### YOUR TASK
Transcribe the following entries word for word. End with the line where "c = crc ^ data;" appears.

### MATERIAL PROVIDED
From an optimization exercise on the open Yosys and OpenROAD flow, aimed at small area; shortcuts taken in it are not production practice. Where RTL was checked, it was by simulation tests only, not by an equivalence proof against the original. Power figures rest on the tool's default switching activity, not on a simulated workload.

==> flow/design.v <==
`default_nettype none
module scan_ctrl_top (
    input  wire         clk,
    input  wire         reset,
    input  wire         rx_valid_i,
    input  wire  [7:0]  rx_data_i,
    output logic        tx_valid_o,
    output logic [7:0]  tx_data_o,
    input  wire         tx_ready_i,
    output logic        crc_err_o,
    output logic [2:0]  start_o,
    output logic [15:0] nx_pix_o,
    output logic [15:0] ny_pix_o,
    output logic [31:0] pixel_time_o
);
    localparam int SB = 19;  
    function automatic logic [7:0] crc_step(input logic [7:0] crc, input logic [7:0] data);
        logic [7:0] c;
        c = crc ^ data;
        for (int i = 0; i < 8; i++) begin
            c = c[7] ? ((c << 1) ^ 8'h07) : (c << 1);
        end
        crc_step = c;
    endfunction
    function automatic logic [7:0] crc_mat(input logic [7:0] x);
        crc_mat[0] = x[0] ^ x[6] ^ x[7];
        crc_mat[1] = x[0] ^ x[1] ^ x[6];
        crc_mat[2] = x[0] ^ x[1] ^ x[2] ^ x[6];
        crc_mat[3] = x[1] ^ x[2] ^ x[3] ^ x[7];
        crc_mat[4] = x[2] ^ x[3] ^ x[4];
        crc_mat[5] = x[3] ^ x[4] ^ x[5];
        crc_mat[6] = x[4] ^ x[5] ^ x[6];
        crc_mat[7] = x[5] ^ x[6] ^ x[7];
    endfunction
    logic [4:0] rx_pos;
    logic [7:0] rx_crc;
    logic [2:0] rx_code;    
    logic       chk_q;      
    logic       crc_ok;
    logic       cmd_valid;
    assign crc_ok    = (rx_crc == 8'h00);
    assign cmd_valid = chk_q && crc_ok;
    assign crc_err_o = chk_q && !crc_ok;
    always_ff @(posedge clk) begin
        if (reset) begin
            rx_pos <= 5'd0;
            chk_q  <= 1'b0;
        end else begin
            chk_q <= rx_valid_i && (rx_pos == 5'd28);
            if (rx_valid_i) begin
                if (rx_pos == 5'd0) begin
                    if (rx_data_i == 8'hA5) rx_pos <= 5'd1;
                end else if (rx_pos == 5'd28) begin
                    rx_pos <= 5'd0;
                end else begin
                    rx_pos <= rx_pos + 5'd1;
                end
            end
        end
    end
    always_ff @(posedge clk) begin
        if (rx_pos == 5'd0) begin
            rx_crc <= 8'h00;
        end else if (rx_valid_i) begin
            rx_crc <= crc_mat(rx_crc ^ rx_data_i);
        end
        if (rx_valid_i && rx_pos == 5'd1) begin
            rx_code <= (rx_data_i[7:3] == 5'd0) ? rx_data_i[2:0] : 3'd7;
        end
    end
    logic       req_q;
    logic [1:0] pbank;       
    logic [1:0] cnt;
    logic       accept, is_cfg;
    logic       ack;
    assign accept = cmd_valid && (start_o == 3'b000) && !req_q;
    assign is_cfg = !rx_code[2];
    always_ff @(posedge clk) begin
        if (reset) begin
            req_q   <= 1'b0;
            start_o <= 3'b000;
            cnt     <= 2'd0;
        end else begin
            if (accept && is_cfg) begin
                req_q <= 1'b1;
            end else if (ack) begin
                req_q <= 1'b0;
            end
            if (accept && rx_code[2] && rx_code != 3'd7) begin
                start_o <= {rx_code == 3'd6, rx_code == 3'd5, rx_code == 3'd4};
                cnt     <= 2'd3;
            end else if (cnt != 2'd0) begin
                cnt <= cnt - 2'd1;
            end else begin
                start_o <= 3'b000;
            end
        end
    end
    always_ff @(posedge clk) begin
        if (accept && is_cfg) pbank <= rx_code[1:0];
    end
    logic [2:0] s_oh, t_oh;
    always_ff @(posedge clk) begin
        if (reset) begin
            s_oh <= 3'b001;
        end else if (accept && is_cfg) begin
            s_oh <= {s_oh[1:0], s_oh[2]};
        end
    end
    assign t_oh = req_q ? {s_oh[1:0], s_oh[2]} : {s_oh[0], s_oh[2:1]};
    logic [SB*8-1:0] slot [3];
    logic            rx_shift, tx_shift;
    logic [4:0]      tx_pos;
    assign rx_shift = rx_valid_i && rx_pos != 5'd0 && rx_pos <= 5'd20;
    always_ff @(posedge clk) begin
        for (int k = 0; k < 3; k++) begin
            if ((rx_shift && s_oh[k]) || (tx_shift && t_oh[k])) begin
                slot[k] <= {slot[k][(SB-1)*8-1:0], rx_data_i};
            end
        end
    end
    logic [2:0]  scan_sel;
    logic        scan_hold;
    logic [63:0] scan_q, scan_d;
    assign scan_sel  = (accept && rx_code == 3'd0 && !reset) ? s_oh : 3'b000;
    assign scan_hold = !(reset || (accept && rx_code == 3'd0));
    always_comb begin
        scan_d = {64{scan_hold}} & scan_q;
        for (int k = 0; k < 3; k++) begin
            scan_d = scan_d | ({64{scan_sel[k]}} & {slot[k][15*8 +: 32], slot[k][3*8 +: 32]});
        end
    end
    always_ff @(posedge clk) scan_q <= scan_d;
    assign {nx_pix_o, ny_pix_o, pixel_time_o} = scan_q;
    logic [1:0] tbank;
    logic [7:0] tx_crc;
    logic [7:0] top;
    logic       xfer;
    logic       in_data;
    logic [4:0] nbytes;
    assign tx_valid_o = (tx_pos != 5'd0);
    assign xfer       = tx_valid_o && tx_ready_i;
    assign ack        = (tx_pos == 5'd0) && req_q;
    assign in_data    = (tx_pos >= 5'd3) && (tx_pos <= 5'd28);
    assign tx_shift   = xfer && in_data;
    always_comb begin
        top = '0;
        for (int k = 0; k < 3; k++) begin
            if (t_oh[k]) top = top | slot[k][(SB-1)*8 +: 8];
        end
    end
    always_comb begin
        case (tbank)
            2'd0:    nbytes = 5'd16;
            2'd1:    nbytes = 5'd18;
            2'd2:    nbytes = 5'd19;
            default: nbytes = 5'd13;
        endcase
    end
    logic [7:0] pay;
    assign pay = (tx_pos - 5'd3 < nbytes) ? top : 8'hF0;
    always_comb begin
        if (tx_pos == 5'd1)       tx_data_o = 8'hA5;
        else if (tx_pos == 5'd2)  tx_data_o = {6'd0, tbank};
        else if (tx_pos == 5'd29) tx_data_o = tx_crc;
        else                      tx_data_o = pay;
    end
    always_ff @(posedge clk) begin
        if (reset) begin
            tx_pos <= 5'd0;
        end else if (tx_pos == 5'd0) begin
            if (req_q) tx_pos <= 5'd1;
        end else if (xfer) begin
            tx_pos <= (tx_pos == 5'd29) ? 5'd0 : tx_pos + 5'd1;
        end
    end
    always_ff @(posedge clk) begin
        if (ack) tbank <= pbank;
        if (tx_pos == 5'd0) begin
            tx_crc <= {4'd0, pbank[1], ^pbank, ^pbank, pbank[0]};
        end else if (tx_shift) begin
            tx_crc <= crc_mat(tx_crc ^ pay);
        end
    end
endmodule
`default_nettype wire
Settings: LEC_CHECK=0, ABC_AREA=0, CAP_MARGIN=20, CORE_MARGIN=2, CORE_UTILIZATION=65, SLEW_MARGIN=20; clock period 6.0 ns.
standard.sh (not shown) runs the stock make flow with config.mk's settings and CLKGATE_MAP_FILE= SYNTH_SCRIPT=/design/flow/synth_recipe.tcl, a recipe that flattens the netlist after the stock synthesis.
==> flow/flow/run.sh <==
#!/bin/bash
set -euo pipefail
export BUFFER_PORTS_ARGS="-buffer_cell sky130_fd_sc_hd__buf_1"
export CTS_ARGS="-sink_clustering_enable -repair_clock_nets -dont_use_dummy_load -buf_list sky130_fd_sc_hd__clkbuf_8 -sink_clustering_size 18 -sink_clustering_max_diameter 60"
bash standard.sh > standard_make.log 2>&1
Change:
--- a/flow/design.v
+++ b/flow/design.v
@@ -111,5 +111,4 @@
     logic [SB*8-1:0] slot [3];
     logic            rx_shift, tx_shift;
-    logic [4:0]      tx_pos;
     assign rx_shift = rx_valid_i && rx_pos != 5'd0 && rx_pos <= 5'd20;
     always_ff @(posedge clk) begin
@@ -133,4 +132,9 @@
     always_ff @(posedge clk) scan_q <= scan_d;
     assign {nx_pix_o, ny_pix_o, pixel_time_o} = scan_q;
+    localparam logic [4:0] TX_IDLE = 5'd27;
+    localparam logic [4:0] TX_HEAD = 5'd30;
+    localparam logic [4:0] TX_ADDR = 5'd31;
+    localparam logic [4:0] TX_CRC  = 5'd26;
+    logic [4:0] tx_pos;
     logic [1:0] tbank;
     logic [7:0] tx_crc;
@@ -138,9 +142,12 @@
     logic       xfer;
     logic       in_data;
-    logic [4:0] nbytes;
-    assign tx_valid_o = (tx_pos != 5'd0);
+    logic       idle;
+    logic       pad;
+    logic [7:0] pay;
+    assign idle       = (tx_pos == TX_IDLE);
+    assign tx_valid_o = !idle;
     assign xfer       = tx_valid_o && tx_ready_i;
-    assign ack        = (tx_pos == 5'd0) && req_q;
-    assign in_data    = (tx_pos >= 5'd3) && (tx_pos <= 5'd28);
+    assign ack        = idle && req_q;
+    assign in_data    = (tx_pos < 5'd26);
     assign tx_shift   = xfer && in_data;
     always_comb begin
@@ -152,30 +159,31 @@
     always_comb begin
         case (tbank)
-            2'd0:    nbytes = 5'd16;
-            2'd1:    nbytes = 5'd18;
-            2'd2:    nbytes = 5'd19;
-            default: nbytes = 5'd13;
+            2'd0:    pad = (tx_pos >= 5'd16);
+            2'd1:    pad = (tx_pos >= 5'd18);
+            2'd2:    pad = (tx_pos >= 5'd19);
+            default: pad = (tx_pos >= 5'd13);
         endcase
     end
-    logic [7:0] pay;
-    assign pay = (tx_pos - 5'd3 < nbytes) ? top : 8'hF0;
+    assign pay = pad ? 8'hF0 : top;
     always_comb begin
-        if (tx_pos == 5'd1)       tx_data_o = 8'hA5;
-        else if (tx_pos == 5'd2)  tx_data_o = {6'd0, tbank};
-        else if (tx_pos == 5'd29) tx_data_o = tx_crc;
-        else                      tx_data_o = pay;
+        case (tx_pos)
+            TX_HEAD: tx_data_o = 8'hA5;
+            TX_ADDR: tx_data_o = {6'd0, tbank};
+            TX_CRC:  tx_data_o = tx_crc;
+            default: tx_data_o = pay;
+        endcase
     end
     always_ff @(posedge clk) begin
         if (reset) begin
-            tx_pos <= 5'd0;
-        end else if (tx_pos == 5'd0) begin
-            if (req_q) tx_pos <= 5'd1;
+            tx_pos <= TX_IDLE;
+        end else if (idle) begin
+            if (req_q) tx_pos <= TX_HEAD;
         end else if (xfer) begin
-            tx_pos <= (tx_pos == 5'd29) ? 5'd0 : tx_pos + 5'd1;
+            tx_pos <= tx_pos + 5'd1;
         end
     end
     always_ff @(posedge clk) begin
         if (ack) tbank <= pbank;
-        if (tx_pos == 5'd0) begin
+        if (idle) begin
             tx_crc <= {4'd0, pbank[1], ^pbank, ^pbank, pbank[0]};
         end else if (tx_shift) begin
The changed run completed with no timing, DRC or antenna violations.
Setup slack improves by 370 ps.
Sequential power grows by roughly a tenth.
Die area decreases slightly.
Power rose by about a fifth.
Non-clock buffer count goes up by 6.
Final cell count rises slightly.
Global-route usage rose by 0.78 points.
Core utilization barely changes.
Wire length increases by a few percent.
First-iteration DRC count is higher by a few percent.
Via count came out higher slightly.
Clock skew falls by 6.1 ps.
Sequential cell count does not change.
Function not checked in the first run of this note: the RTL went through the layout flow alone.

[what the ideal ports hide]
No port has a modelled driver above. Below, the same layouts with a new extraction and two added sets of constraints.
Step 1: set_driving_cell puts a clkbuf_16 on clk and a buf_2 on each other input, an assumption about the parent block.
Step 2 times the ports against the registers' clock, not the clock port: input delays grow and output delays shrink by t, the midpoint of the rising clock arrivals with the driver on.
Slacks: ideal ports / drivers / drivers and shift; pairs: ideal ports / drivers.
run | t, ns | setup WS [ns] | worst setup path at the end | latest minus earliest clock arrival (ns) | slew at the worst register clock pin (ns)
the first run | 0.579 | 1.553 / 1.507 / 2.086 | register to output | 0.086 / 0.086 | 0.11 / 0.11
the second run | 0.575 | 1.923 / 1.875 / 2.154 | input to register | 0.080 / 0.079 | 0.11 / 0.11
After both steps setup and hold are still met in every run listed.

### WRITTEN ANSWER
From an optimization exercise on the open Yosys and OpenROAD flow, aimed at small area; shortcuts taken in it are not production practice. Where RTL was checked, it was by simulation tests only, not by an equivalence proof against the original. Power figures rest on the tool's default switching activity, not on a simulated workload.

==> flow/design.v <==
`default_nettype none
module scan_ctrl_top (
    input  wire         clk,
    input  wire         reset,
    input  wire         rx_valid_i,
    input  wire  [7:0]  rx_data_i,
    output logic        tx_valid_o,
    output logic [7:0]  tx_data_o,
    input  wire         tx_ready_i,
    output logic        crc_err_o,
    output logic [2:0]  start_o,
    output logic [15:0] nx_pix_o,
    output logic [15:0] ny_pix_o,
    output logic [31:0] pixel_time_o
);
    localparam int SB = 19;  
    function automatic logic [7:0] crc_step(input logic [7:0] crc, input logic [7:0] data);
        logic [7:0] c;
        c = crc ^ data;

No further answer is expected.